## Problem statement
The answer must be every line of the records below that contains the word "second", copied out.

## Dataset
::::

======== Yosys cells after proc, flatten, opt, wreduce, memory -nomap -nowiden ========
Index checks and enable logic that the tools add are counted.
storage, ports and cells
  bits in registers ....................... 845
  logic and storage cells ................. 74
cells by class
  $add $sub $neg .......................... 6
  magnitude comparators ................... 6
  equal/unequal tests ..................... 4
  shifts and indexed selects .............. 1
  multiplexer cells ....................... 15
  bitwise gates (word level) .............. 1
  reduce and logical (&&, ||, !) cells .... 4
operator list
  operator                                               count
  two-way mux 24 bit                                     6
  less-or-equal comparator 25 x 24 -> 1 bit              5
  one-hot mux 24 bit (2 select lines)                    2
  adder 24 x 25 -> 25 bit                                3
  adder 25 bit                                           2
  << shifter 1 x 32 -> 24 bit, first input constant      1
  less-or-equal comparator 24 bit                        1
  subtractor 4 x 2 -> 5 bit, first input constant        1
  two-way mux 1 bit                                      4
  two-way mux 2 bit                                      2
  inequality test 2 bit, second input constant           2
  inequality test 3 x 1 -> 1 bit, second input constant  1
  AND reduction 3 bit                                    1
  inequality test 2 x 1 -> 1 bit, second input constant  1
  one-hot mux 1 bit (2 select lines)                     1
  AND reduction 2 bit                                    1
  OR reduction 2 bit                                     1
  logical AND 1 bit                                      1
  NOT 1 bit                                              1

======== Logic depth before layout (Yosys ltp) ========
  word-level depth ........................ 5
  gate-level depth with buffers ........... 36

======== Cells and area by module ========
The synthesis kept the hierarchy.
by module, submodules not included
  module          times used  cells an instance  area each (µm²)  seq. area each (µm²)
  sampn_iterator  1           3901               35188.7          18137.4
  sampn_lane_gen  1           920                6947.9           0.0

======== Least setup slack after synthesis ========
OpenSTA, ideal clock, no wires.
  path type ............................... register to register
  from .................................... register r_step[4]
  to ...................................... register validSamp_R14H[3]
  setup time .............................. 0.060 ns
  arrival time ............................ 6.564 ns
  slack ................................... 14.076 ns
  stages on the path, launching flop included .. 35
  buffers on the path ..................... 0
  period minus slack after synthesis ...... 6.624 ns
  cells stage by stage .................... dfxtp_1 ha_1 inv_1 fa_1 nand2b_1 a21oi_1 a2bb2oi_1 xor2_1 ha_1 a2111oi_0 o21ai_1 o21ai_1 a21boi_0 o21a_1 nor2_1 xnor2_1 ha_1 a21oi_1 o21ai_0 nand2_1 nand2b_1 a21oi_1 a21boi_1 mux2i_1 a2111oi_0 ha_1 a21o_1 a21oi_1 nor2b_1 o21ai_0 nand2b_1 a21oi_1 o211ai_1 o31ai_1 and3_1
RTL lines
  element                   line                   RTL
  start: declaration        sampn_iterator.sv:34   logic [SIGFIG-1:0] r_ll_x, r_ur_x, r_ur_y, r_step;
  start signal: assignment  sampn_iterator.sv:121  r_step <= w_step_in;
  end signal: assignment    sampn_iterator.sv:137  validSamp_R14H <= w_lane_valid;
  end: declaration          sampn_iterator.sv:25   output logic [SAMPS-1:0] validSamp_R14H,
**src/rtl/riscv_chk_fifo.sv**
```systemverilog
// riscv_chk_fifo: synchronous FIFO, 2**AW entries, accepts a push when full if a pop happens the same cycle
module riscv_chk_fifo #(parameter int W = 8, parameter int AW = 3) (
   input  logic         clk,
   input  logic         rst,
   input  logic         in_valid,
   output logic         in_ready,
   input  logic [W-1:0] in_data,
   output logic         out_valid,
   input  logic         out_ready,
   output logic [W-1:0] out_data
);
   logic [W-1:0] mem [2**AW];
   logic [AW:0]  wp, rp;
   logic         empty, full, push, pop;
   assign empty     = wp == rp;
   assign full      = wp == {~rp[AW], rp[AW-1:0]};
   assign pop       = out_ready && !empty;
   assign in_ready  = !full || pop;
   assign push      = in_valid && in_ready;
   assign out_valid = !empty;
   assign out_data  = empty ? '0 : mem[rp[AW-1:0]];
   // pointer update; the extra MSB separates full from empty
   always_ff @(posedge clk)
      if (rst) begin
         wp <= '0;
         rp <= '0;
      end else begin
         if (push) wp <= wp + 1'b1;
         if (pop) rp <= rp + 1'b1;
      end
   // storage write, no reset needed
   always_ff @(posedge clk)
      if (push) mem[wp[AW-1:0]] <= in_data;
endmodule

```
**config.mk**
```make
export PLATFORM = sky130hd
export DESIGN_NAME = riscv_chk_fifo
export DESIGN_NICKNAME = d
export VERILOG_FILES = /design/src/rtl/riscv_chk_fifo.sv
export SDC_FILE = /design/constraint.sdc
export NUM_CORES = 1
export LEC_CHECK = 0
export CAP_MARGIN = 15
export CORE_MARGIN = 10
export CORE_UTILIZATION = 30
export CTS_CLUSTER_SIZE = 40
export DETAILED_ROUTE_END_ITERATION = 8
export PLACE_DENSITY_LB_ADDON = 0.25
export SKIP_LAST_GASP = 1
export SYNTH_ARGS = -nofsm -noshare
export SYNTH_HDL_FRONTEND = slang
export SYNTH_SLANG_ARGS = --single-unit
```
**constraint.sdc**
```tcl
create_clock -name clk -period 3.1 [get_ports clk]
set_clock_uncertainty 0.2 [all_clocks]
set_input_delay 0.465 -clock clk [delete_from_list [all_inputs] [get_ports clk]]
set_output_delay 0.465 -clock clk [all_outputs]
set_load 0.005 [all_outputs]
```
# Yosys cells after proc, flatten, opt, wreduce, memory -nomap -nowiden
# Memory sizes are Yosys's and may differ from the RTL's. A register that Yosys moved wholly into a read port is not among the register bits.
# Cells that the tools add are included.
# Widths: inputs -> output; s select.
# word_totals
ff_bits	8
mem_count	1
ram_bits	64
in_bits	12
elab_cells	18
out_inout_bits	10
# classes
eq_ne	2
n_reduce_logical	5
muxes	5
n_bitwise	1
addsub	2
# memory_table
memory	words	word_bits	read_ports	rd_clocked_by_memory_dff	wr	line_no	rtl
mem	8	8	1	1	1	12	logic [W-1:0] mem [2**AW];
# ops
operator	count
$add 4x1->4 const B	2
$eq 4x4->1	2
$mux 8	1
$mux 3	2
$logic_and 1x1->1	2
$logic_not 1->1	2
$mux 1	2
$logic_or 1x1->1	1
$not 1->1	1

# Longest topological paths before layout
# Gate-level depths: netlist (run 1).
# logic_depth
word_depth	7
ltp_mapped	6
depth_no_buf	5

# Least setup slack after synthesis (run 1)
# Ideal clock, no wire load.
# synth_path
path_type	reg2reg
from	register wp[2]
to	memory mem[2][0], enable pin
path_stages_with_launch	7
path_slack_ps	845
synth_period_minus_slack_ps	2255
t_arrival_ps	1671
required_time_ps	2517
setup_ps	383
n_path_buf	2
cell_sequence	dfxtp_1 > buf_6 > xor2_1 > or3_4 > buf_6 > o21ai_0 > nor3_1
# synth_via
elab_chain_cells	7
word_cells_on_any_way	9
cone_classes	eq/ne: 2; mux: 2; reduce/logical: 5
# synth_rtl
item	line_no	rtl
start: declaration	13	logic [AW:0] wp, rp;
start signal: assignment	28	if (push) wp <= wp + 1'b1;
$eq 4x4->1	15	assign empty = wp == rp;
$logic_not 1->1	17	assign pop = out_ready && !empty;
$logic_and 1x1->1	17	
$logic_or 1x1->1	18	assign in_ready = !full || pop;
$logic_and 1x1->1	19	assign push = in_valid && in_ready;
$mux 1	33	if (push) mem[wp[AW-1:0]] <= in_data;
$mux 1 (implied by the code)	33	
end: declaration	12	
# Parallel ways exist; a longest one is shown, timed or not.

# Worst setup path after layout (run 1)
# layout_path
from	register wp[2]
to	output out_data[0]
# layout_via
elab_chain_cells	2
# layout_rtl
item	line_no	rtl
$eq 4x4->1	15	
$mux 8	21	assign out_data = empty ? '0 : mem[rp[AW-1:0]];
end: declaration	10	output logic [W-1:0] out_data
# Every way passes these cells.

==> results of run 1 <==
==> critical path, cell delays in order (launching register included) <==
cell             delay (ns)
dfxtp_1                0.46
xor2_1                 0.12
or3_4                  0.48
nor2_4                 0.15
buf_12                 0.14
nor2_1                 0.05
clkdlybuf4s50_1        0.45
==> repair_timing <==
item / 4_1_cts / 5_1_grt
pin swaps: 0 / 1
setup buffers: 0 / 1
gates resized for setup: 1 / 0
endpoints found under the setup margin: 9 / 6
==> layer usage <==
metal	up-vias	share of wire, %	global-route usage, %
met2	32	48	13.8
met3	6	4.6	3.61
met5	-	0	0
met1	836	46	10.6
met4	0	0.88	2.46
li1	796	-	-
==> report_power, final <==
| group | internal [µW] | switching [µW] | leakage, µW | total (µW) |
|---|---|---|---|---|
| registers | 1210 | 60.6 | 0.000671 | 1270 |
| clock network | 451 | 359 | 0.000106 | 811 |
| logic | 521 | 443 | 0.000445 | 964 |
| total | 2180 | 863 | 0.00122 | 3050 |
==> state kept, by name, summed over array words and instances, names as in the netlist, named ones only <==
| register | flops |
|---|---|
| wp | 4 |
| rp | 4 |
| mem | 64 |
==> through the flow <==
stage	setup slack (ns)	utilization (%)	total power (µW)	area, µm²
floorplan	0.845	-	1810	3100
global placement	0.205	34.6	2210	3530
detailed placement	0.187	34.6	2220	3530
CTS	0.0461	36.8	3040	3750
global route	0.0610	37.0	3230	3770
finish	0.224	37.0	3050	3770
==> cells in the final DEF, fill, tap and decap left out, types with 2 or more instances in the layout <==
master / netlist / layout
edfxtp_1: 64 / 64
a211oi_1: 2 / 2
buf_12: 0 / 2
xor2_1: 5 / 5
mux2i_1: 9 / 9
nor3_1: 6 / 6
a21oi_1: 4 / 4
dfxtp_1: 11 / 11
mux4_2: 16 / 16
inv_1: 4 / 4
clkdlybuf4s50_1: 0 / 21
nand2b_1: 2 / 2
nor3b_1: 4 / 4
nor2_1: 17 / 17
or4b_1: 2 / 2
or4_1: 2 / 2
nand2_1: 9 / 9
clkbuf_8: 0 / 9
buf_4: 0 / 12
bufinv_16: 0 / 2
ha_1: 2 / 2
nand3_1: 5 / 5
==> cell families (layout without fill, tap and decap cells) <==
kind of cell               after synthesis  in the layout  synth area share, %
DFF                                     75             75                 69.1
and+or+nand+nor                         55             55                 9.28
muxes                                   26             26                 14.9
buffers and inverters                   16             54                 2.50
AOI/OAI and AO/OA                       10             10                 2.02
xor gates and xnor gates                 5              5                 1.41
adders and majority gates                2              2                0.807
==> final timing paths <==
| kind | to | cells after the start | slack [ns] | start |
|---|---|---|---|---|
| worst max-delay path | out_data[0] | 6 | 0.22 | wp[2]$_SDFFE_PP0P_ |
| worst min-delay path | rp[3]$_SDFFE_PP0P_ | 2 | 0.32 | rp[3]$_SDFFE_PP0P_ |
| worst max register to register | mem[7][0]$_DFFE_PP_ | 4 | 0.68 | wp[1]$_SDFFE_PP0P_ |
| worst min register to register | rp[3]$_SDFFE_PP0P_ | 2 | 0.32 | rp[3]$_SDFFE_PP0P_ |
==> final cells by class <==
type,count,share of cell area [%]
inverter,4,0.399
multi-input combinational,98,23.5
tap,136,4.52
clock inverter,6,2.39
sequential,75,56.9
timing repair buffer,35,9.03
clock buffer,9,3.29
==> results.md, run 1 <==
* Outcome: finished, final reports clean
* Cells after Synth at 189
* Die height at 122 µm
* Synth area leader: edfxtp_1
* Number of synthesized flops with an enable pin at 64
* Iteration count of the initial detailed-routing pass at 5
* Startpoint types: register
* Max-slew violations at 0
* H-tree levels at 3
* FFs w/ async S/R, synth at 0%
* Core Footprint at 10200 µm²
* Final min period at 2.88 ns
* Yosys cell types at 34
* Die width at 122 µm
* Initial Utilization at 30.4%
* Fin cells at 363
* RSZ-0062 raised after global routing: false
* Post-DP HPWL at 3.91 mm
* Top post-synthesis cells by area: edfxtp_1, mux4_2, dfxtp_1, mux2i_1, nor2_1
* FP Rows at 37
* Fill count at 962
* CP Capture Type: output pin
* Register area at 2140 µm²
* Clk_lat worst skew at 0.34 ns
* Cell area after synthesis at 3100 µm²
* ANT cells at 0
* Clock-pin slew on the worst setup and hold paths at 0.08 ns
* # IOs at 22
* Peak VDD IR at 287 µV
* Yosys warning total at 0
* Vias in the first global route at 1765
* Top_reg_cell synth: edfxtp_1
* Drt wl/cell at 16.7 µm
* CTS tree: yes
* Cell Pwr Density at 808 nW/µm²
* Iter 0 DRT Violations at 129
* Worst Hold Class: reg -> reg
* Max frequency at 348 MHz
* First-pass GRT wire length at 9.61 mm
* Root buf cell: clkbuf_8
* Post-Syn Nets at 203
* Hold slack at 0.316 ns
* Final setup viols at 0
* DRC Markers at 0
* Final critical-path share of the clock period at 92.8%
* Syn Area/Cell at 16.4 µm²
* Clock Path Buffers at 2
* Max cap viols at 0
* Slew HR at 34.6%
* Sequential-to-total area share from yosys stat at 69.1%
* CTS Buf Count at 9
* CP max FO at 14
* CP Data Arrival Time at 2.21 ns
* Fin Setup TNS at 0 ns
* Area of the multi-input gates at 886 µm²
* Worst EP required at 2.43 ns
* Vias per Instance at 4.60
* CP Class: reg -> out
* Via Count at 1670
* Routability congestion estimate at 0.704
* Final net count at 237
* Most frequent cell after synthesis: edfxtp_1
* Synth-to-layout area growth at 21.5%
* Largest net degree at the start of global routing at 19
* Port bufs at 21
* Hold Fails Final Rpt at 0
* #FFs+latches synth at 75
* Share of the synthesized area in the top cell type at 62.0%
* Gr usage total at 8.67%
* Initial antenna violation count at 0
* Synth top cells by count: edfxtp_1, nor2_1, mux4_2, dfxtp_1
* Routed Antenna Nets at 0
* Layout cells sized above 1 at 21.6%
* CTS Hold Bufs at 0
* Leakage power at 0.00122 µW
* Die area at 14800 µm²
* GR Overflow Total at 0
* Clk sink count at 75
* Total routed wirelength at 6.05 mm
* Placed cell count at 347
* Worst-Margin Slew at 0.977 ns
Note: power is estimated with default switching activity, not from simulation.
==> inputs of run 2 (changes only) <==
--- a/config.mk
+++ b/config.mk
@@ -6,7 +6,6 @@
 export NUM_CORES = 1
 export LEC_CHECK = 0
 export CAP_MARGIN = 15
-export CORE_MARGIN = 10
 export CORE_UTILIZATION = 30
 export CTS_CLUSTER_SIZE = 40
 export DETAILED_ROUTE_END_ITERATION = 8
==> run 2 against run 1 <==
Maximum frequency is 2.7% lower. Sequential share of layout area is 0.89 points higher. Critical path depth stayed put. Worst setup slack worse by 0.079 ns. Critical path type unchanged. Sequential power hardly changed. Cell count is 0.83% lower. Highest routed layer unchanged. Worst hold slack worse by 0.0080 ns. Cell area is 1.4% lower. Global-route usage is 2.7 points higher. Largest cell class unchanged. Wire length is 5.3% lower. Die area is 27% lower. Via count is 0.84% lower.
==> results.md, run 2 (same netlist as run 1, synthesis figures left out) <==
* Max frequency at 338 MHz (was 348 MHz)
* Worst path top cell family by delay: simple AND/OR/NAND/NOR gates (unchanged)
* Largest net degree at the start of global routing at 19 (unchanged)
* CTS Hold Bufs at 0 (unchanged)
* Die width at 104 µm (was 122 µm)
* Clock-pin slew on the worst setup and hold paths at 0.07 ns (was 0.08 ns)
* Final min period at 2.95 ns (was 2.88 ns)
* FP Rows at 36 (was 37)
* First-pass GRT wire length at 8.94 mm (was 9.61 mm)
* Clock power share at 25.8% (was 26.6%)
* Fill count at 962 (unchanged)
* Core Footprint at 9910 µm² (was 10200 µm²)
* Int Pwr at 2040 µW (was 2180 µW)
* RSZ-0062 raised after global routing: false (unchanged)
* Post-place setup slack at 0.440 ns (was 0.187 ns)
* Most frequent cells in the layout: edfxtp_1, clkdlybuf4s50_1, nor2_1, mux4_2, buf_4 (unchanged)
* Fin Setup TNS at 0 ns (unchanged)
* Logic pwr share at 30.0% (was 31.7%)
* Worst-Margin Slew at 0.829 ns (was 0.977 ns)
* Routability congestion estimate at 0.691 (was 0.704)
* Psw at 843 µW (was 863 µW)
* Worst Hold Class: reg -> reg (unchanged)
* Outcome: finished, final reports clean (unchanged)
* Grt met1 use at 15.0% (was 10.6%)
* Total routed wirelength at 5.73 mm (was 6.05 mm)
* CP Buf/Inv Count at 2 (unchanged)
* Root buf cell: clkbuf_8 (unchanged)
* Routed Antenna Nets at 0 (unchanged)
* Power after layout at 2880 µW (was 3050 µW)
* DRC Markers at 0 (unchanged)
* Drt wl/cell at 15.9 µm (was 16.7 µm)
* CTS tree: yes (unchanged)
* H-tree levels at 3 (unchanged)
* Leakage power at 0.00120 µW (was 0.00122 µW)
* Slew HR at 44.5% (was 34.6%)
* Port bufs at 21 (unchanged)
* GRT Max-Usage Layer: met2 (unchanged)
* Post-CTS setup buffer count at 0 (unchanged)
* Clk sink count at 75 (unchanged)
* Startpoint types: register (unchanged)
* Grt met2 use at 17.4% (was 13.8%)
* Final setup viols at 0 (unchanged)
* CP Class: reg -> out (unchanged)
* Post-DP HPWL at 3.51 mm (was 3.91 mm)
* ANT cells at 0 (unchanged)
* Fin util at 37.5% (was 37.0%)
* Vias in the first global route at 1625 (was 1765)
* Max stage delay on crit path at 0.49 ns (was 0.48 ns)
* CP Data Arrival Time at 2.29 ns (was 2.21 ns)
* Commonest non-fill, non-tap cell in the layout: edfxtp_1 (unchanged)
* Clock Path Buffers at 2 (unchanged)
* Iter 0 DRT Violations at 91 (was 129)
* Initial antenna violation count at 0 (unchanged)
* Max cap viols at 0 (unchanged)
* Cell Pwr Density at 776 nW/µm² (was 808 nW/µm²)
* Peak VDD IR at 279 µV (was 287 µV)
* GR Overflow Total at 0 (unchanged)
* Die area at 10700 µm² (was 14800 µm²)
* Synth-to-layout area growth at 19.8% (was 21.5%)
* Max-slew violations at 0 (unchanged)
* Critical path, cell by cell: xor2_1, or3_4, nor2_2, buf_4, nor2_1, clkdlybuf4s50_1 (was xor2_1, or3_4, nor2_4, buf_12, nor2_1, clkdlybuf4s50_1)
* Layout cells sized above 1 at 22.0% (was 21.6%)
* Gr usage total at 11.4% (was 8.67%)
* Flop2flop setup slack at 0.71 ns (was 0.68 ns)
* CTS Buf Count at 9 (unchanged)
* Via Count at 1656 (was 1670)
* Hold Fails Final Rpt at 0 (unchanged)
* # IOs at 22 (unchanged)
* Vias per Instance at 4.60 (about the same)
* Sequential group share of total power at 44.2% (was 41.7%)
* Final setup margin at 0.145 ns (was 0.224 ns)
* Clk_lat worst skew at 0.34 ns (about the same)
* Slowest cell on crit path: dfxtp_1 (was or3_4)
* Sw Ratio at 29.3% (was 28.3%)
* CP max FO at 14 (unchanged)
* Iteration count of the initial detailed-routing pass at 4 (was 5)
* Max reg flops at 64 (unchanged)
* Die height at 104 µm (was 122 µm)
* Met3 Use GR at 4.66% (was 3.61%)
* Final net count at 236 (was 237)
* CP Capture Type: output pin (unchanged)
* Initial Utilization at 31.3% (was 30.4%)
* Worst EP required at 2.43 ns (about the same)
* Final critical-path share of the clock period at 95.3% (was 92.8%)
* PostCTS Resize Cnt at 0 (was 1)
## run 2: final timing paths
path              cells past startpoint          startpoint             endpoint
hold reg to reg                       2  rp[3]$_SDFFE_PP0P_   rp[3]$_SDFFE_PP0P_
setup / recovery                      6  wp[1]$_SDFFE_PP0P_          out_data[6]
hold / removal                        2  rp[3]$_SDFFE_PP0P_   rp[3]$_SDFFE_PP0P_
setup reg to reg                      4  wp[1]$_SDFFE_PP0P_  mem[7][0]$_DFFE_PP_
## run 2: through the flow
stage / cells / instance area (µm²) / hold slack (ns)
6_report: 360 / 3710 / 0.308
5_1_grt: 360 / 3710 / 0.359
4_1_cts: 360 / 3710 / 0.310
3_5_place_dp: 344 / 3510 / 0.301
3_3_place_gp: 344 / 3510 / 0.287
2_1_floorplan: 189 / 3100 / 0.271
## run 2: final cells by class
type	count	area [µm²]	share of cell area, %
Sequential cell	75	2140	57.7
Multi-Input combinational cell	98	881	23.7
Clock inverter	7	75.1	2.02
Tap cell	133	166	4.48
Inverter	4	15.0	0.404
Timing Repair Buffer	34	308	8.29
Clock buffer	9	124	3.34
## run 2: power groups by stage
stage	clock, µW	combinational (µW)	sequential (µW)
floorplan	0	543	1260
global placement	0	877	1290
detailed placement	0	887	1300
CTS	772	888	1270
global route	812	955	1290
finish	743	864	1270
## run 2: per-layer routing
metal,vias to the layer above,wire (µm)
li1,798,-
met1,822,2750
met2,33,2730
met3,3,224
met4,0,25
met5,-,0
## run 2: worst register-to-register path: cells and delay by family (launching register included)
kind,cells,cell delay (ns)
simple gates,2,0.92
flops,1,0.49
xor+xnor,1,0.22
compound gates,1,0.20
==> inputs of run 3 (changes only) <==
--- a/config.mk
+++ b/config.mk
@@ -10,6 +10,7 @@
 export CTS_CLUSTER_SIZE = 40
 export DETAILED_ROUTE_END_ITERATION = 8
 export PLACE_DENSITY_LB_ADDON = 0.25
+export SETUP_SLACK_MARGIN = 0.5
 export SKIP_LAST_GASP = 1
 export SYNTH_ARGS = -nofsm -noshare
 export SYNTH_HDL_FRONTEND = slang
==> run 3 against run 2 <==
Core utilization is 2.5 points higher. Largest power group unchanged. Clock power is 0.8% higher. Combinational power is 37% higher. First-iteration DRC count is 25% lower. Largest cell class unchanged. Global-route usage is 0.96 points higher. Cell area is 6.7% higher.
==> results.md, run 3 (same netlist as run 1, synthesis figures left out) <==
* Outcome: finished, final reports clean (unchanged)
* Via Count at 1752 (was 1656)
* Post-DP HPWL at 3.51 mm (unchanged)
* Final net count at 258 (was 236)
* Slew HR at 49.9% (was 44.5%)
* Logic pwr share at 36.8% (was 30.0%)
* Gr usage total at 12.4% (was 11.4%)
* Fin cells at 382 (was 360)
* Power after layout at 3210 µW (was 2880 µW)
* Worst EP required at 2.43 ns (about the same)
* # IOs at 22 (unchanged)
* Die width at 104 µm (unchanged)
* Initial Utilization at 31.3% (unchanged)
* Sw Ratio at 29.3% (about the same)
* Cell Pwr Density at 811 nW/µm² (was 776 nW/µm²)
* CP Capture Type: output pin (unchanged)
* GR Overflow Total at 0 (unchanged)
* Clock power share at 23.3% (was 25.8%)
* Synth-to-layout area growth at 27.8% (was 19.8%)
* Layout cells sized above 1 at 34.9% (was 22.0%)
* Vias in the first global route at 1782 (was 1625)
* Clock Path Buffers at 2 (unchanged)
* Clk_lat worst skew at 0.34 ns (about the same)
* Metal3 WL at 241 µm (was 224 µm)
* Vias per Instance at 4.59 (was 4.60)
* Max reg flops at 64 (unchanged)
* Iter 0 DRT Violations at 68 (was 91)
* Peak VDD IR at 293 µV (was 279 µV)
* Worst Hold Class: reg -> reg (unchanged)
* Initial antenna violation count at 0 (unchanged)
* Reg2Reg Launch Point: wp[2]$_SDFFE_PP0P_ (was wp[1]$_SDFFE_PP0P_)
* Placed cell count at 344 (unchanged)
* DRC Markers at 0 (unchanged)
* Worst-Margin Slew at 0.742 ns (was 0.829 ns)
* CTS Hold Bufs at 0 (unchanged)
* CP max FO at 6 (was 14)
* Most frequent cells in the layout: edfxtp_1, buf_4, mux4_2, nor2_1, clkdlybuf4s50_1 (was edfxtp_1, clkdlybuf4s50_1, nor2_1, mux4_2, buf_4)
* FP Rows at 36 (unchanged)
* Routed Antenna Nets at 0 (unchanged)
* Iteration count of the initial detailed-routing pass at 4 (unchanged)
* Clock-pin slew on the worst setup and hold paths at 0.08 ns (was 0.07 ns)
* Fin Setup TNS at 0 ns (unchanged)
* Sequential group share of total power at 39.9% (was 44.2%)
* Clk sink count at 75 (unchanged)
* Fill count at 963 (was 962)
* Die area at 10700 µm² (unchanged)
* Core Footprint at 9910 µm² (unchanged)
* Hold_sp: rp[3]$_SDFFE_PP0P_ (unchanged)
* CTS tree: yes (unchanged)
* CP Class: reg -> out (unchanged)
* Largest net degree at the start of global routing at 19 (unchanged)
* Max cap viols at 0 (unchanged)
* First-pass GRT wire length at 9.69 mm (was 8.94 mm)
* Root buf cell: clkbuf_8 (unchanged)
* Max-slew violations at 0 (unchanged)
* Final min period at 2.61 ns (was 2.95 ns)
* Total routed wirelength at 6.13 mm (was 5.73 mm)
* Worst Setup SP: wp[2]$_SDFFE_PP0P_ (was wp[1]$_SDFFE_PP0P_)
* Final setup viols at 0 (unchanged)
* Commonest non-fill, non-tap cell in the layout: edfxtp_1 (unchanged)
* Port bufs at 21 (unchanged)
* RSZ-0062 raised after global routing: true (was false)
* Final critical-path share of the clock period at 84.3% (was 95.3%)
* Metal2 WL at 2.99 mm (was 2.73 mm)
* H-tree levels at 3 (unchanged)
* Drt wl/cell at 16.0 µm (was 15.9 µm)
* Leakage power at 0.00135 µW (was 0.00120 µW)
* DR top layer: met4 (unchanged)
* Hold Fails Final Rpt at 0 (unchanged)
* CP Data Arrival Time at 1.95 ns (was 2.29 ns)
* CTS Buf Count at 9 (unchanged)
* ANT cells at 0 (unchanged)
* Max frequency at 383 MHz (was 338 MHz)
* Routability congestion estimate at 0.691 (unchanged)
* Psw at 943 µW (was 843 µW)
* Startpoint types: register (unchanged)
* Die height at 104 µm (unchanged)
* Int Pwr at 2270 µW (was 2040 µW)
* Metal-1 WL at 2.85 mm (was 2.75 mm)
run 3: routing by layer:
| layer | up-vias | GRT usage, % |
|---|---|---|
| met5 | - | 0 |
| met4 | 0 | 3.98 |
| met3 | 8 | 4.15 |
| met2 | 34 | 20.0 |
| met1 | 874 | 15.6 |
| li1 | 836 | - |
run 3: worst max-delay path, cell delays in order (launching register included):
cell	delay, ns
dfxtp_4	0.36
xor2_1	0.17
or3_4	0.42
nor2_4	0.12
buf_6	0.14
buf_6	0.09
buf_6	0.08
buf_6	0.08
nor2_2	0.03
buf_2	0.12
run 3: repair_timing:
| item | CTS | global route |
|---|---|---|
| setup endpoints to repair | 10 | 16 |
| gates resized for setup | 45 | 14 |
| setup buffers | 20 | 1 |
| pin swaps | 5 | 5 |
| cloned | 1 | 0 |
run 3: through the flow:
stage                     setup slack (ns)  hold slack [ns]  cell area [µm²]  utilization (%)
after global routing                 0.392            0.382             3960             40.0
after floorplan                      0.845            0.271             3100                -
after CTS                            0.424            0.334             3930             39.7
after global placement               0.451            0.287             3510             35.4
final                                0.486            0.333             3960             40.0
after detailed placement             0.440            0.301             3510             35.4
run 3: path summary, 6_finish.rpt:
kind	end	slack (ns)	cells after the start
worst max-delay path	out_data[4]	0.49	9
worst min-delay path	rp[3]$_SDFFE_PP0P_	0.33	2
worst max register to register	mem[6][0]$_DFFE_PP_	0.67	7
worst min register to register	rp[3]$_SDFFE_PP0P_	0.33	2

::::

## Answer to this problem
  inequality test 2 bit, second input constant           2
  inequality test 3 x 1 -> 1 bit, second input constant  1
  inequality test 2 x 1 -> 1 bit, second input constant  1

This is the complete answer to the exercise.